Go through the records and copy each line where the word "Post" occurs.
RECORDS TO USE section start
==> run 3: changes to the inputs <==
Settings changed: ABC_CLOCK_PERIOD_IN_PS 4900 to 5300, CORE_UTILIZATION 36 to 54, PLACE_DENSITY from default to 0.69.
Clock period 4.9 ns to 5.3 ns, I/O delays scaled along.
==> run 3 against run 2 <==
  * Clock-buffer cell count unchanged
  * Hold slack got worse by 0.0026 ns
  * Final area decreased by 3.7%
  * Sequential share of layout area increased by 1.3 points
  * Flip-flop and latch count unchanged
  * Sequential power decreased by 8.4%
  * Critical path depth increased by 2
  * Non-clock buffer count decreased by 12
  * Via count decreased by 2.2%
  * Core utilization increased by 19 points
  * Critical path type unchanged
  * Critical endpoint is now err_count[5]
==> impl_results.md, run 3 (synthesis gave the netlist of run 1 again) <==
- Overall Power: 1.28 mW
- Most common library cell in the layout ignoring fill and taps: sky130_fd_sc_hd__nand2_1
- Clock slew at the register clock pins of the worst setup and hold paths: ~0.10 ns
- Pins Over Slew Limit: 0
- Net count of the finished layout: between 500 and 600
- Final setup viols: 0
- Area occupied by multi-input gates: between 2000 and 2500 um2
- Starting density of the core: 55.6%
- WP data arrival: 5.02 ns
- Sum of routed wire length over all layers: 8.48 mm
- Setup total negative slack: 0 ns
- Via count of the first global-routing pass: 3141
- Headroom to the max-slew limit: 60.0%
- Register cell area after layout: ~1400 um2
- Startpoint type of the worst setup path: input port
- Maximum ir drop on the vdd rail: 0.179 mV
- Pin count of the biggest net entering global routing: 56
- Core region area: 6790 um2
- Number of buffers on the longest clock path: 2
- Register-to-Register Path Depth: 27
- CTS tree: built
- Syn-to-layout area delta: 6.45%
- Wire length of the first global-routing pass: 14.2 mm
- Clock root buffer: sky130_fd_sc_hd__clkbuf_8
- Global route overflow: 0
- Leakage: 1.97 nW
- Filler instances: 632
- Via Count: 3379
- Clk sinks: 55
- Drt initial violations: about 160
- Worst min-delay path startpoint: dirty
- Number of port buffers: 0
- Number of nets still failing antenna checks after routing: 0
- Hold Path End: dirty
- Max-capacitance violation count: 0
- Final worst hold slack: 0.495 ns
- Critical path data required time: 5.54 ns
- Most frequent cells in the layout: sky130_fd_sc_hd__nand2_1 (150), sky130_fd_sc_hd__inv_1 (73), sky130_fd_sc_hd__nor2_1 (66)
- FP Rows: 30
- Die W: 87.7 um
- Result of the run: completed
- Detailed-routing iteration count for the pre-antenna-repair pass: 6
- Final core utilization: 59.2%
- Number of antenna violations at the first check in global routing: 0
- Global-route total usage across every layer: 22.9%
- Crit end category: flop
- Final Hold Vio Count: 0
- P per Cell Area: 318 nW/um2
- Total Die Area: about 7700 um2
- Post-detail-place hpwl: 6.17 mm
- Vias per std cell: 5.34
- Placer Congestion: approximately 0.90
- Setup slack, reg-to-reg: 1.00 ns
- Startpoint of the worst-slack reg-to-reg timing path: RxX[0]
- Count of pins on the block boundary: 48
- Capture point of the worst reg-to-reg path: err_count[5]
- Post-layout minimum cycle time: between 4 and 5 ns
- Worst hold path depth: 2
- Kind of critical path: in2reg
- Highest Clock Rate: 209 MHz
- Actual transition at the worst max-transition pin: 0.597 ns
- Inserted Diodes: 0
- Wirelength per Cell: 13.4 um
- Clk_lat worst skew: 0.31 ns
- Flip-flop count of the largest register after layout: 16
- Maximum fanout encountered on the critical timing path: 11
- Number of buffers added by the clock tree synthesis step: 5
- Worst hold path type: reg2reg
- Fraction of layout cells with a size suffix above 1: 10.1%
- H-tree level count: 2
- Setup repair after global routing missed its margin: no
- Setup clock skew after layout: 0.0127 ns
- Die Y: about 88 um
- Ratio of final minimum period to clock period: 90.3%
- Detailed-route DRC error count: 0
RECORDS TO USE section end
WRITTEN SOLUTION.
- Post-detail-place hpwl: 6.17 mm
- Post-layout minimum cycle time: between 4 and 5 ns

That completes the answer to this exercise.